Improper Food Storage, Ice Machine Sanitation, and Glove Use in Dietary Services
Penalty
Summary
Surveyors identified a deficiency in food storage and ice handling practices during kitchen observations. In one kitchen tour, they observed a white paper bowl containing orange ice cream wrapped in plastic wrap that was unlabeled and undated, as well as an opened bag of hamburger buns that was also unlabeled and undated. The ice machine had a pink substance on the white plastic chute directly above the ice, which, when wiped with a clean paper towel, resulted in a pink and brown speckled residue. The dietary manager acknowledged that the food items should have been labeled and stated they saw dirt on the towel used to wipe the ice machine chute. The DON reported there was no policy for food storage or the ice machine, and stated that ice machine maintenance was based on the machine’s indicator and then calling an outside company, with invoices available only for servicing dates in the prior year and no documentation provided for recent cleaning or maintenance. Additional deficiencies were observed in food handling and glove use by kitchen staff. One cook was seen working with one hand gloved and one hand ungloved, using the gloved hand to place cornbread into a blender, then touching the blender, a utensil, and returning to touch the cornbread without changing gloves or performing hand hygiene between contact with food and other surfaces. The cook later took the blender to the dishwasher and only then removed the glove and washed their hands. When interviewed, the cook stated their process for changing gloves was when changing the type of food and after touching utensils, and acknowledged they did not change gloves after touching the cornbread. The dietary manager stated the process for changing gloves was to change when staff touched something or something was dirty. The administrator identified that 80 residents resided in the facility at the time of the survey.

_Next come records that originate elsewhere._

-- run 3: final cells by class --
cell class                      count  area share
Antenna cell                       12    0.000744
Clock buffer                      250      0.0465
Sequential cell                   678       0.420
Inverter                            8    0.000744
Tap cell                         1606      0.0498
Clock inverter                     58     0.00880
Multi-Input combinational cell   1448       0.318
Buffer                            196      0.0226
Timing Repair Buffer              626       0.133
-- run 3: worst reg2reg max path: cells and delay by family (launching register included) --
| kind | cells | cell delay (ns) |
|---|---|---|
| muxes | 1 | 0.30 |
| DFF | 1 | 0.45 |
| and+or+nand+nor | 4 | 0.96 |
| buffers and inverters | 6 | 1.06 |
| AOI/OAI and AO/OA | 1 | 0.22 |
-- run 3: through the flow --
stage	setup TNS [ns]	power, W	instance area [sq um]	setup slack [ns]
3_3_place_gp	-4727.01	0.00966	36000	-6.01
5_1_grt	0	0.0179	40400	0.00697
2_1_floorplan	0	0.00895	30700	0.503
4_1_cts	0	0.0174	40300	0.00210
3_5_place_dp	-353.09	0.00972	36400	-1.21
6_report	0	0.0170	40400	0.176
### src/rtl/sertx_cts_sync.sv
`timescale 1ns/1ps
module sertx_cts_sync #(
  parameter int STAGES = 2
) (
  input  logic clk,
  input  logic rst,
  input  logic async_in,
  output logic sync_out
);
  logic [STAGES-1:0] chain;

  generate
    if (STAGES == 1) begin : g_one
      always_ff @(posedge clk) chain <= rst ? '0 : async_in;
    end else begin : g_many
      always_ff @(posedge clk) begin
        if (rst) chain <= '0;
        else     chain <= {chain[STAGES-2:0], async_in};
      end
    end
  endgenerate

  assign sync_out = chain[STAGES-1];
endmodule
<file path="src/rtl/lpm_pkg.sv">
package lpm_pkg;

    localparam int LCV_W    = 16;
    localparam int BITS_W   = 32;
    localparam int ADDR_W   = 8;
    localparam int DATA_W   = 8;
    localparam int PROD_W   = 64;

    localparam logic [ADDR_W-1:0] A_STATUS = 8'h6D;
    localparam logic [ADDR_W-1:0] A_LCV_HI = 8'h6E;
    localparam logic [ADDR_W-1:0] A_LCV_LO = 8'h6F;
    localparam logic [ADDR_W-1:0] A_HOLD   = 8'h70;

    typedef struct packed {
        logic             errsec;
        logic             sevsec;
        logic [LCV_W-1:0] lcv;
    } sec_snap_t;

    // Severity test: errors * den strictly greater than the bit count.
    function automatic logic rate_exceeded(input logic [LCV_W-1:0] errs,
                                           input logic [BITS_W-1:0] bits,
                                           input int unsigned den);
        logic [PROD_W-1:0] prod;
        prod = PROD_W'(errs) * PROD_W'(den);
        return prod > PROD_W'(bits);
    endfunction

endpackage

</file>
<file path="src/rtl/lpm_sat_cnt.sv">
module lpm_sat_cnt #(
    parameter int W = 16
) (
    input  logic         clk,
    input  logic         rst,
    input  logic         clr,
    input  logic         inc,
    output logic [W-1:0] cnt
);
    localparam logic [W-1:0] MAXV = {W{1'b1}};

    logic [W-1:0] cnt_q;

    always_ff @(posedge clk) begin
        if (rst) begin
            cnt_q <= '0;
        end else if (clr) begin
            cnt_q <= inc ? W'(1) : '0;
        end else if (inc && cnt_q != MAXV) begin
            cnt_q <= cnt_q + W'(1);
        end
    end

    assign cnt = cnt_q;


    no_wrap_chk: assert property (@(posedge clk) disable iff (rst)
        (cnt_q == MAXV && !clr) |=> cnt_q == MAXV);


    clr_seed_chk: assert property (@(posedge clk) disable iff (rst)
        clr |=> cnt_q == W'($past(inc)));

endmodule

</file>
<file path="src/rtl/lpm_interval.sv">
module lpm_interval
    import lpm_pkg::*;
#(
    parameter int unsigned RATE_DEN = 1000
) (
    input  logic      clk,
    input  logic      rst,
    input  logic      err_evt,
    input  logic      bit_vld,
    input  logic      sec_tick,
    output sec_snap_t snap
);
    logic [LCV_W-1:0]  err_run;
    logic [BITS_W-1:0] bit_run;
    sec_snap_t         snap_q;

    lpm_sat_cnt #(.W(LCV_W)) u_err_cnt (
        .clk (clk),
        .rst (rst),
        .clr (sec_tick),
        .inc (err_evt),
        .cnt (err_run)
    );

    lpm_sat_cnt #(.W(BITS_W)) u_bit_cnt (
        .clk (clk),
        .rst (rst),
        .clr (sec_tick),
        .inc (bit_vld),
        .cnt (bit_run)
    );

    always_ff @(posedge clk) begin
        if (rst) begin
            snap_q <= '0;
        end else if (sec_tick) begin
            snap_q.lcv    <= err_run;
            snap_q.errsec <= (err_run != '0);
            snap_q.sevsec <= rate_exceeded(err_run, bit_run, RATE_DEN);
        end
    end

    assign snap = snap_q;


    snap_hold_chk: assert property (@(posedge clk) disable iff (rst)
        !sec_tick |=> $stable(snap_q));


    errsec_match_chk: assert property (@(posedge clk) disable iff (rst)
        snap_q.errsec == (snap_q.lcv != '0));


    sev_implies_err_chk: assert property (@(posedge clk) disable iff (rst)
        snap_q.sevsec |-> snap_q.errsec);


    latch_count_chk: assert property (@(posedge clk) disable iff (rst)
        sec_tick |=> snap_q.lcv == $past(err_run));

endmodule

</file>
<file path="src/rtl/lpm_rd_port.sv">
module lpm_rd_port
    import lpm_pkg::*;
(
    input  logic              clk,
    input  logic              rst,
    input  logic              rd_en,
    input  logic [ADDR_W-1:0] rd_addr,
    input  sec_snap_t         snap,
    output logic [DATA_W-1:0] rd_data
);
    logic [DATA_W-1:0] hold_q;
    logic [DATA_W-1:0] data_q;
    logic [DATA_W-1:0] mux_d;

    always_comb begin
        unique case (rd_addr)
            A_STATUS: mux_d = {6'b0, snap.errsec, snap.sevsec};
            A_LCV_HI: mux_d = snap.lcv[15:8];
            A_LCV_LO: mux_d = snap.lcv[7:0];
            A_HOLD:   mux_d = hold_q;
            default:  mux_d = '0;
        endcase
    end

    always_ff @(posedge clk) begin
        if (rst) begin
            hold_q <= '0;
            data_q <= '0;
        end else if (rd_en) begin
            data_q <= mux_d;
            if (rd_addr == A_LCV_HI) begin
                hold_q <= snap.lcv[7:0];
            end else if (rd_addr == A_LCV_LO) begin
                hold_q <= snap.lcv[15:8];
            end
        end
    end

    assign rd_data = data_q;


    hold_lo_chk: assert property (@(posedge clk) disable iff (rst)
        (rd_en && rd_addr == A_LCV_HI) |=> hold_q == $past(snap.lcv[7:0]));


    hold_keep_chk: assert property (@(posedge clk) disable iff (rst)
        !(rd_en && (rd_addr == A_LCV_HI || rd_addr == A_LCV_LO)) |=> $stable(hold_q));


    status_pad_chk: assert property (@(posedge clk) disable iff (rst)
        (rd_en && rd_addr == A_STATUS) |=> data_q[7:2] == 6'b0);

endmodule

</file>
<file path="src/rtl/lpm_onesec.sv">
module lpm_onesec
    import lpm_pkg::*;
#(
    parameter int unsigned RATE_DEN = 1000
) (
    input  logic              clk,
    input  logic              rst,
    input  logic              err_evt,
    input  logic              bit_vld,
    input  logic              sec_tick,
    input  logic              rd_en,
    input  logic [ADDR_W-1:0] rd_addr,
    output logic [DATA_W-1:0] rd_data
);
    sec_snap_t snap;

    lpm_interval #(.RATE_DEN(RATE_DEN)) u_interval (
        .clk      (clk),
        .rst      (rst),
        .err_evt  (err_evt),
        .bit_vld  (bit_vld),
        .sec_tick (sec_tick),
        .snap     (snap)
    );

    lpm_rd_port u_rd_port (
        .clk     (clk),
        .rst     (rst),
        .rd_en   (rd_en),
        .rd_addr (rd_addr),
        .snap    (snap),
        .rd_data (rd_data)
    );

endmodule

</file>
<file path="src/rtl/eep_csum_pkg.sv">
package eep_csum_pkg;
    typedef enum logic [1:0] {
        ST_IDLE  = 2'd0,
        ST_READ  = 2'd1,
        ST_CHECK = 2'd2,
        ST_WRITE = 2'd3
    } csum_state_t;

    typedef logic [15:0] csum_word_t;
endpackage

</file>
<file path="src/rtl/eep_byte_ctr.sv">
module eep_byte_ctr #(
    parameter int ADDR_W   = 16,
    parameter int LAST_IDX = 127
) (
    input  logic              clk,
    input  logic              rst_n,
    input  logic              clr,
    input  logic              inc,
    output logic [ADDR_W-1:0] cnt,
    output logic              last
);
    localparam logic [ADDR_W-1:0] LAST_A = ADDR_W'(LAST_IDX);

    always_ff @(posedge clk or negedge rst_n) begin
        if (!rst_n)   cnt <= '0;
        else if (clr) cnt <= '0;
        else if (inc) cnt <= cnt + 1'b1;
    end

    assign last = (cnt == LAST_A);
endmodule

</file>
<file path="src/rtl/eep_word_accum.sv">
module eep_word_accum
    import eep_csum_pkg::*;
#(
    parameter int ADDR_W   = 16,
    parameter int CSUM_IDX = 63
) (
    input  logic              clk,
    input  logic              rst_n,
    input  logic              clr,
    input  logic              byte_vld,
    input  logic [7:0]        byte_in,
    input  logic [ADDR_W-1:0] byte_addr,
    output csum_word_t        sum,
    output csum_word_t        stored
);
    localparam logic [ADDR_W-1:0] SLOT_HI = ADDR_W'(CSUM_IDX * 2 + 1);

    logic [7:0] lo_q;
    csum_word_t word;

    // low byte arrives first at the even address
    assign word = {byte_in, lo_q};

    always_ff @(posedge clk or negedge rst_n) begin
        if (!rst_n) begin
            lo_q   <= '0;
            sum    <= '0;
            stored <= '0;
        end else if (clr) begin
            lo_q   <= '0;
            sum    <= '0;
            stored <= '0;
        end else if (byte_vld) begin
            if (!byte_addr[0])
                lo_q <= byte_in;
            else if (byte_addr == SLOT_HI)
                stored <= word;
            else
                sum <= sum + word;
        end
    end
endmodule

</file>
<file path="src/rtl/eep_csum_fixer.sv">
module eep_csum_fixer
    import eep_csum_pkg::*;
#(
    parameter int          ADDR_W      = 16,
    parameter int          CSUM_IDX    = 63,
    parameter logic [15:0] CSUM_TARGET = 16'hBABA
) (
    input  logic              clk,
    input  logic              rst_n,
    input  logic              start,
    input  logic              update,
    output logic              mem_rd_req,
    output logic [ADDR_W-1:0] mem_addr,
    input  logic              mem_rd_valid,
    input  logic [7:0]        mem_rd_data,
    output logic              mem_wr_req,
    output logic [15:0]       mem_wr_word,
    input  logic              mem_wr_done,
    input  logic              mem_err,
    output logic              busy,
    output logic              done,
    output logic              pass,
    output logic              fail,
    output logic              err,
    output logic [15:0]       stored_word,
    output logic [15:0]       calc_word
);
    localparam int                LAST_IDX = (CSUM_IDX + 1) * 2 - 1;
    localparam logic [ADDR_W-1:0] SLOT_LO  = ADDR_W'(CSUM_IDX * 2);

    csum_state_t       state, nxt;
    logic              upd_q;
    logic              go, take, last;
    logic [ADDR_W-1:0] cnt;
    csum_word_t        sum;
    logic              match;

    assign go   = (state == ST_IDLE) && start;
    assign take = (state == ST_READ) && mem_rd_valid && !mem_err;

    eep_byte_ctr #(.ADDR_W(ADDR_W), .LAST_IDX(LAST_IDX)) u_ctr (
        .clk(clk), .rst_n(rst_n), .clr(go), .inc(take), .cnt(cnt), .last(last)
    );

    eep_word_accum #(.ADDR_W(ADDR_W), .CSUM_IDX(CSUM_IDX)) u_acc (
        .clk(clk), .rst_n(rst_n), .clr(go), .byte_vld(take),
        .byte_in(mem_rd_data), .byte_addr(cnt), .sum(sum), .stored(stored_word)
    );

    assign calc_word = CSUM_TARGET - sum;
    assign match     = (stored_word == calc_word);

    // next-state logic
    always_comb begin
        nxt = state;
        unique case (state)
            ST_IDLE:  if (start) nxt = ST_READ;
            ST_READ:  if (mem_err) nxt = ST_IDLE;
                      else if (mem_rd_valid && last) nxt = ST_CHECK;
            ST_CHECK: nxt = (!match && upd_q) ? ST_WRITE : ST_IDLE;
            ST_WRITE: if (mem_err || mem_wr_done) nxt = ST_IDLE;
        endcase
    end

    // state register
    always_ff @(posedge clk or negedge rst_n) begin
        if (!rst_n) state <= ST_IDLE;
        else        state <= nxt;
    end

    // registered result flags
    always_ff @(posedge clk or negedge rst_n) begin
        if (!rst_n) begin
            upd_q <= 1'b0;
            done  <= 1'b0;
            pass  <= 1'b0;
            fail  <= 1'b0;
            err   <= 1'b0;
        end else begin
            unique case (state)
                ST_IDLE: if (start) begin
                    upd_q <= update;
                    done  <= 1'b0;
                    pass  <= 1'b0;
                    fail  <= 1'b0;
                    err   <= 1'b0;
                end
                ST_READ: if (mem_err) begin
                    done <= 1'b1;
                    err  <= 1'b1;
                end
                ST_CHECK: if (match || !upd_q) begin
                    done <= 1'b1;
                    pass <= match;
                    fail <= !match;
                end
                ST_WRITE: if (mem_err) begin
                    done <= 1'b1;
                    err  <= 1'b1;
                end else if (mem_wr_done) begin
                    done <= 1'b1;
                    fail <= 1'b1;
                end
            endcase
        end
    end

    assign busy        = (state != ST_IDLE);
    assign mem_rd_req  = (state == ST_READ);
    assign mem_wr_req  = (state == ST_WRITE);
    assign mem_addr    = (state == ST_WRITE) ? SLOT_LO : cnt;
    assign mem_wr_word = calc_word;
endmodule

</file>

Inaccurate Post-Death Documentation and Failure to Follow Nursing Charting Policy
Penalty
Summary
The facility failed to ensure accurate and timely documentation in the medical record for a resident who died. Facility policy on nursing documentation required staff to chart as soon as possible after care, to enter the actual date and time of charting, and to clearly label any late entries with the date and time being documented. The admission assessment for the resident showed moderately impaired cognition with a BIMS score of 12 and a need for partial to moderate staff assistance with most ADLs. An EMS report documented that the resident expired in the ambulance at 3:40 a.m. on a specified date. A progress note for that same date, timed at 1:32 a.m., described the nurse being notified that the resident was on the toilet, screaming that he could not breathe, with oxygen saturation at 98% and most of the toilet contents being blood; this note was not identified as a late entry despite the timing and circumstances. Task logs for the resident showed that staff documented completion of ADL assistance after the resident’s death. Specifically, the task log reflected that the resident received ADL assistance at 10:08 a.m. on the date of death, and additional ADL assistance entries at 6:54 a.m., 8:32 a.m., and 11:59 p.m. on another date, even though the resident had already expired. During interviews, a CNA stated that if a resident was not in the facility, the scheduled ADL task should be documented as the resident not being available. The RNC confirmed that if a resident had passed away, staff should not document task completion for that resident and that any remaining scheduled tasks should be documented as not applicable. These findings showed that staff documentation did not accurately reflect the resident’s status or comply with the facility’s documentation policy.